Dataset entries:
________________________

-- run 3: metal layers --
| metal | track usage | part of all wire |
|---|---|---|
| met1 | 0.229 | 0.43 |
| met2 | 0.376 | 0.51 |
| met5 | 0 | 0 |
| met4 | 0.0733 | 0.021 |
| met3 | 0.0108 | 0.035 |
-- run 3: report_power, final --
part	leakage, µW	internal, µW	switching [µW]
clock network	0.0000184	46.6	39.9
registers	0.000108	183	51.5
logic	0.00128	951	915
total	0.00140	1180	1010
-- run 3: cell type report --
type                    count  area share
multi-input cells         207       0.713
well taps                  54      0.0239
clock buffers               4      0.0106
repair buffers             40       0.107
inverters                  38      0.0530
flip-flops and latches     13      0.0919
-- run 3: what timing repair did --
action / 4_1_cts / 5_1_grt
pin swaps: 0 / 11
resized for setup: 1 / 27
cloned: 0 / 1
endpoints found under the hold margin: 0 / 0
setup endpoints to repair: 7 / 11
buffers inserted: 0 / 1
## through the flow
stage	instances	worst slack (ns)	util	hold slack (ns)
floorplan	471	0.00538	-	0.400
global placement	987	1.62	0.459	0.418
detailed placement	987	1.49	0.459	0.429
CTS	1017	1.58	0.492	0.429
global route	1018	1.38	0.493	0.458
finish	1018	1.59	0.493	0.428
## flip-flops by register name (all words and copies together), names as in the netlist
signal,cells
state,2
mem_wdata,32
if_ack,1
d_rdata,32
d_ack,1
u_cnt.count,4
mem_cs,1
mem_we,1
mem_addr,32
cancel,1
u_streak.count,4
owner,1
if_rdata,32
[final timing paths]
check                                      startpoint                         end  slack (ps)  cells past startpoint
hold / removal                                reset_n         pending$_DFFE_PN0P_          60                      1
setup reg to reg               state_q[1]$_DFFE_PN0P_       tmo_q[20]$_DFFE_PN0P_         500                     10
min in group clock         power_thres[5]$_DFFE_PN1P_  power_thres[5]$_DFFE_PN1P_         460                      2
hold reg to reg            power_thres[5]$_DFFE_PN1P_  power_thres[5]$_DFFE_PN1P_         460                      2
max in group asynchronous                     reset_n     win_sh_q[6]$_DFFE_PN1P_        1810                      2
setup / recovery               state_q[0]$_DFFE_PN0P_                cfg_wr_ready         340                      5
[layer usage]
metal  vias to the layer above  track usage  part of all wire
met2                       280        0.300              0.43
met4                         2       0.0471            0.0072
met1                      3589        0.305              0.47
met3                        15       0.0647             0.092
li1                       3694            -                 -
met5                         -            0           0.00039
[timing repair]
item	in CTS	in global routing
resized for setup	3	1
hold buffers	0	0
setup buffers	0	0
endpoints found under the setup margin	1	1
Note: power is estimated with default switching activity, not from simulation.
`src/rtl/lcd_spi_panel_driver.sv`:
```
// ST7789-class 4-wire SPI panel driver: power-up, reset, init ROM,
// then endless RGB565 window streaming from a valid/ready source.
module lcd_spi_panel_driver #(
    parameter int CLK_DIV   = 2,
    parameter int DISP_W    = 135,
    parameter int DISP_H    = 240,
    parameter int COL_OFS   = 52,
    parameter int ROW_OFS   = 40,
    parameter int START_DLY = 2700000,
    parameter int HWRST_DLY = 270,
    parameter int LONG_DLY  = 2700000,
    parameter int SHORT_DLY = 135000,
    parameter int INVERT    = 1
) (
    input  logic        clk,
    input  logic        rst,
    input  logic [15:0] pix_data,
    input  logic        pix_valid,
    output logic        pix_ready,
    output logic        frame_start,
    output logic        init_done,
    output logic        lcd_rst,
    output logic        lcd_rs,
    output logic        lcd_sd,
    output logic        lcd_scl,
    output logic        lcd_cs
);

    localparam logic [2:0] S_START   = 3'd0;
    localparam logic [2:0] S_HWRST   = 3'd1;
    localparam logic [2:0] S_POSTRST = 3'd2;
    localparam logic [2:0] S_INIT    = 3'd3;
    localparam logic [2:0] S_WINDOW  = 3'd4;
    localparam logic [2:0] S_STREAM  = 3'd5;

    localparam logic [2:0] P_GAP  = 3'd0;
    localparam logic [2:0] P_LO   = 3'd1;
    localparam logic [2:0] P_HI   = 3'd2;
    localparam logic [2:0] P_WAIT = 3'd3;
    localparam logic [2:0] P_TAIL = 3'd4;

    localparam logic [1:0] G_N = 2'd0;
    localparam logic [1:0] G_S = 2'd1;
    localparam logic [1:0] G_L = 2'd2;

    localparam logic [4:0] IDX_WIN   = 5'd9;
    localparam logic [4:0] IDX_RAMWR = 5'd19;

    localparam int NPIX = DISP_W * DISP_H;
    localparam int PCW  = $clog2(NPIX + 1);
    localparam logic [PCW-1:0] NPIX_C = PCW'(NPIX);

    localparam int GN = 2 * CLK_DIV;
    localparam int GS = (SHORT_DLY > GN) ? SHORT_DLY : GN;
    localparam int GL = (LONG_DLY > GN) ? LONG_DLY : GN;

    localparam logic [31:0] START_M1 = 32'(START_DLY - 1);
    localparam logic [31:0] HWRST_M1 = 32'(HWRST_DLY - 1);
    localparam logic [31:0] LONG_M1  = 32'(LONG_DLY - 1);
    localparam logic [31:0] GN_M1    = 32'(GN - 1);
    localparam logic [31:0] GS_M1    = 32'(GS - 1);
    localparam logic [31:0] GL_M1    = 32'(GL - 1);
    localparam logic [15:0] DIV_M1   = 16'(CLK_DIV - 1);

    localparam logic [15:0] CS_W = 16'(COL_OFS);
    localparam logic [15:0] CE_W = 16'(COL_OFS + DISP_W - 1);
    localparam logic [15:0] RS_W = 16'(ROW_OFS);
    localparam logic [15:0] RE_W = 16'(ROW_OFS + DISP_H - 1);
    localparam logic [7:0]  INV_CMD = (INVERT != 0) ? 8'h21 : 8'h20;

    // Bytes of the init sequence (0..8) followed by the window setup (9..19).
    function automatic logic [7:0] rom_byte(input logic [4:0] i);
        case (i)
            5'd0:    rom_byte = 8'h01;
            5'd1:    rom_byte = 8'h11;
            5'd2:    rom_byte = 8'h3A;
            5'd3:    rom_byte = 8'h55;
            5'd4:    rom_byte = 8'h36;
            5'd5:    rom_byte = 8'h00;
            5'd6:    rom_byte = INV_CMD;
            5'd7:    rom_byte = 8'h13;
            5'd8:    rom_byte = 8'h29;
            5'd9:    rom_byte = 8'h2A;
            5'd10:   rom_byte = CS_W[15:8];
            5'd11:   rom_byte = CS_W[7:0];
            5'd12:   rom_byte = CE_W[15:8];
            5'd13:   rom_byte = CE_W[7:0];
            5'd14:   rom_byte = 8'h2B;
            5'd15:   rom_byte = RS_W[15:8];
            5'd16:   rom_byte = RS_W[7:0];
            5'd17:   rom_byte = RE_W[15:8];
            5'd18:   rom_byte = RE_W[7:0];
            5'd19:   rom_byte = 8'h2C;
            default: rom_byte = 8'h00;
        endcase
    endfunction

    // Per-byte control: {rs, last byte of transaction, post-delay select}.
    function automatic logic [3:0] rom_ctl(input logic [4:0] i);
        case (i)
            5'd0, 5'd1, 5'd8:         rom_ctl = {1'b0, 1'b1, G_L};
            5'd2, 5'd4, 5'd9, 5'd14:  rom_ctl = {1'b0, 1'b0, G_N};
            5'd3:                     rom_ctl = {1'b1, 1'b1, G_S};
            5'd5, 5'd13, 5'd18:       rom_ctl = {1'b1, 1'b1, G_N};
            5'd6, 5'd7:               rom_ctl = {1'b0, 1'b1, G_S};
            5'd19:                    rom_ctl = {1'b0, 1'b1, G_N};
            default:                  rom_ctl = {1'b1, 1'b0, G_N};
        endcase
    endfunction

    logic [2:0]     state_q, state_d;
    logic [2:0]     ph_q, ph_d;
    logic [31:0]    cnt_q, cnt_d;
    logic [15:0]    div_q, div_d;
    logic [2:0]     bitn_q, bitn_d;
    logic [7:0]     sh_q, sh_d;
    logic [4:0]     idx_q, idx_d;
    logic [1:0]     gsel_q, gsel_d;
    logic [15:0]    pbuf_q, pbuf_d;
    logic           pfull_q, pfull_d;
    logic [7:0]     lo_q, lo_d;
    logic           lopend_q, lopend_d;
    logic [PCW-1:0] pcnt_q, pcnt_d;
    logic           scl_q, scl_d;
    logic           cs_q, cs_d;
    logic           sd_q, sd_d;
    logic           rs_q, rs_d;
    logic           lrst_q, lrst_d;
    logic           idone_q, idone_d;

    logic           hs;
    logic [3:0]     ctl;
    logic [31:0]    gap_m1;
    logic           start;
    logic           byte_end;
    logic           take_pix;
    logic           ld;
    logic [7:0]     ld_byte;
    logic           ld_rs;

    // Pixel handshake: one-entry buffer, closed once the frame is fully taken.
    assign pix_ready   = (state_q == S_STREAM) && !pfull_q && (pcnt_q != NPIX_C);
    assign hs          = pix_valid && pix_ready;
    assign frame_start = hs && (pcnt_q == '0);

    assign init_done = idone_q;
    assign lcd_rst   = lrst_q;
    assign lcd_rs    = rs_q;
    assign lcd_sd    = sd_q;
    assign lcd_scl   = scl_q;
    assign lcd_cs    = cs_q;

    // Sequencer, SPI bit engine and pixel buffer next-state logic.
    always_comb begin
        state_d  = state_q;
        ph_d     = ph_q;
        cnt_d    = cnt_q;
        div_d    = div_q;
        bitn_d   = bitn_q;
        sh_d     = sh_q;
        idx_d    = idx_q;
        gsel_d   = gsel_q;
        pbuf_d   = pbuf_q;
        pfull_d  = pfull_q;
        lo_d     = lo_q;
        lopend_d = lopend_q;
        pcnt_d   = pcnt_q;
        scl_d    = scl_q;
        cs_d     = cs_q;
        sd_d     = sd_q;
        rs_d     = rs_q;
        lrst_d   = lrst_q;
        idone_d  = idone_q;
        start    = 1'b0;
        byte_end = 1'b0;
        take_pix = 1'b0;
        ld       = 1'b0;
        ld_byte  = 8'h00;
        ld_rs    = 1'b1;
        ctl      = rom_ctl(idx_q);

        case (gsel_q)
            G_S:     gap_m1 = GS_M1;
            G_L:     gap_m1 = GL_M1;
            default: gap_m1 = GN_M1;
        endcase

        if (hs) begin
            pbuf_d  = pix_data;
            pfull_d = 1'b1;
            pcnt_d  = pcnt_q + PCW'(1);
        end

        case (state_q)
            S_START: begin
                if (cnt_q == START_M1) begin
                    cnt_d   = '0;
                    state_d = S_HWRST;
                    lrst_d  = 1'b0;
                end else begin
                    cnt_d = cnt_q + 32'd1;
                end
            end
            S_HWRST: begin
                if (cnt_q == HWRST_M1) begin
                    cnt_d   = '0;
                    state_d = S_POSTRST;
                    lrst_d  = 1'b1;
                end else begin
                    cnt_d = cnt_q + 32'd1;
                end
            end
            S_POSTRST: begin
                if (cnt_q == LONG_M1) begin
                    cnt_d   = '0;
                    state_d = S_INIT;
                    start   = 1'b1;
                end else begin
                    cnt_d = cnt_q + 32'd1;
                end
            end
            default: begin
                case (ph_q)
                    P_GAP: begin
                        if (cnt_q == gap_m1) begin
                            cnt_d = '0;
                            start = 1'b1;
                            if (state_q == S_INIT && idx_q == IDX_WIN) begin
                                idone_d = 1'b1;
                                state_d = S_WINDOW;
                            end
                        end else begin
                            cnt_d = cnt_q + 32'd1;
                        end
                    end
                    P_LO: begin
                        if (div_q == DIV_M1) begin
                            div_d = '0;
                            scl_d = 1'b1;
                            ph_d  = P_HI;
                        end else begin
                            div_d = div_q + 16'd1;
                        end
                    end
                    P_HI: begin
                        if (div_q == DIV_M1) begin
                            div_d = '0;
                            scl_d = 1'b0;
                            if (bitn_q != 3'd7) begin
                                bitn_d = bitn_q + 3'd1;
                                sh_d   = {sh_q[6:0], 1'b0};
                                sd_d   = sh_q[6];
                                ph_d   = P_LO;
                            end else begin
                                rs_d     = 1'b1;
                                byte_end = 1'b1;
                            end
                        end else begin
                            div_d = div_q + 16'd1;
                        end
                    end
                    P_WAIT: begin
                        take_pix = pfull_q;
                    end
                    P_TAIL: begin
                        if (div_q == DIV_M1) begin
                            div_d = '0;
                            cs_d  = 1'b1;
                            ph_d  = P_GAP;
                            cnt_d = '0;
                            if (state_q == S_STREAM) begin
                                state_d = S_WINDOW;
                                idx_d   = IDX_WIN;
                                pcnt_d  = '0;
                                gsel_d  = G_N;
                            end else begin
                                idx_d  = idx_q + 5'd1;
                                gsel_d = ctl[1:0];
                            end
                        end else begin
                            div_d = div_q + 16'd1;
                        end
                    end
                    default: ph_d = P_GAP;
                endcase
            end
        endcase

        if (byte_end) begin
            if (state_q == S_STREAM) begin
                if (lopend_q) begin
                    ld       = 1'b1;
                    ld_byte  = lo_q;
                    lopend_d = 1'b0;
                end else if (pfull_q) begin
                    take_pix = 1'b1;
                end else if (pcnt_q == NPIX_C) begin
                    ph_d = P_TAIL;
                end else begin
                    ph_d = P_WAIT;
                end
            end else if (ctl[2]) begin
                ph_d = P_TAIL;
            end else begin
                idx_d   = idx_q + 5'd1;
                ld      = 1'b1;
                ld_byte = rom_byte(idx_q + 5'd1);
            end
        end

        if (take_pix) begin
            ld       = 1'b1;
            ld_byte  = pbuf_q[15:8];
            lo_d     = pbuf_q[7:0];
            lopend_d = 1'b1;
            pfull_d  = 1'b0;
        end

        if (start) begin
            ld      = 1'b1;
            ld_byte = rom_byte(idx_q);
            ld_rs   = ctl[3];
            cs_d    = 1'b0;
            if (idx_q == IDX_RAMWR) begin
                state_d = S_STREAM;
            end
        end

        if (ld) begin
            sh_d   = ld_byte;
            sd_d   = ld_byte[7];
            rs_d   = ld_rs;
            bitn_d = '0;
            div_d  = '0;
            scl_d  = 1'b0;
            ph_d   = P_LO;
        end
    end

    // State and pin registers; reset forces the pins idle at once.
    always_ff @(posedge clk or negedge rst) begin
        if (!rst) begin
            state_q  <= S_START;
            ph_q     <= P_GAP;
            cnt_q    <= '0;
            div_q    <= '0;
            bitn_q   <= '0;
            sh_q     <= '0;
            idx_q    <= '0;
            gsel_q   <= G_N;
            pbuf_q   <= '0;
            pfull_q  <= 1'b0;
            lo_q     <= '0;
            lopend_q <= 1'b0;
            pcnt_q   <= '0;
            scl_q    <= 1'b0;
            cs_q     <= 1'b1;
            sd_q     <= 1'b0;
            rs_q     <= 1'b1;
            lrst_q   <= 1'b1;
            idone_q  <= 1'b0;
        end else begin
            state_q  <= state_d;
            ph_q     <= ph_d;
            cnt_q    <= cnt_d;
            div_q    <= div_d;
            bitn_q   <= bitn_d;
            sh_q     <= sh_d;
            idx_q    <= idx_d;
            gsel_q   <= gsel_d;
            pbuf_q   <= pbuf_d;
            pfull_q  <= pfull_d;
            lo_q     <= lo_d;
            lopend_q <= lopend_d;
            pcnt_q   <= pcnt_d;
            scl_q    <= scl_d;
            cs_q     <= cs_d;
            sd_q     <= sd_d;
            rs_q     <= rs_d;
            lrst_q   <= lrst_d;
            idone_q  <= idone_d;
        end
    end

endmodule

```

________________________

Task goal: Using the records above, output exactly the lines from the first through the line that contains "cloned: 0 / 1", with both of those included.

Response:
-- run 3: metal layers --
| metal | track usage | part of all wire |
|---|---|---|
| met1 | 0.229 | 0.43 |
| met2 | 0.376 | 0.51 |
| met5 | 0 | 0 |
| met4 | 0.0733 | 0.021 |
| met3 | 0.0108 | 0.035 |
-- run 3: report_power, final --
part	leakage, µW	internal, µW	switching [µW]
clock network	0.0000184	46.6	39.9
registers	0.000108	183	51.5
logic	0.00128	951	915
total	0.00140	1180	1010
-- run 3: cell type report --
type                    count  area share
multi-input cells         207       0.713
well taps                  54      0.0239
clock buffers               4      0.0106
repair buffers             40       0.107
inverters                  38      0.0530
flip-flops and latches     13      0.0919
-- run 3: what timing repair did --
action / 4_1_cts / 5_1_grt
pin swaps: 0 / 11
resized for setup: 1 / 27
cloned: 0 / 1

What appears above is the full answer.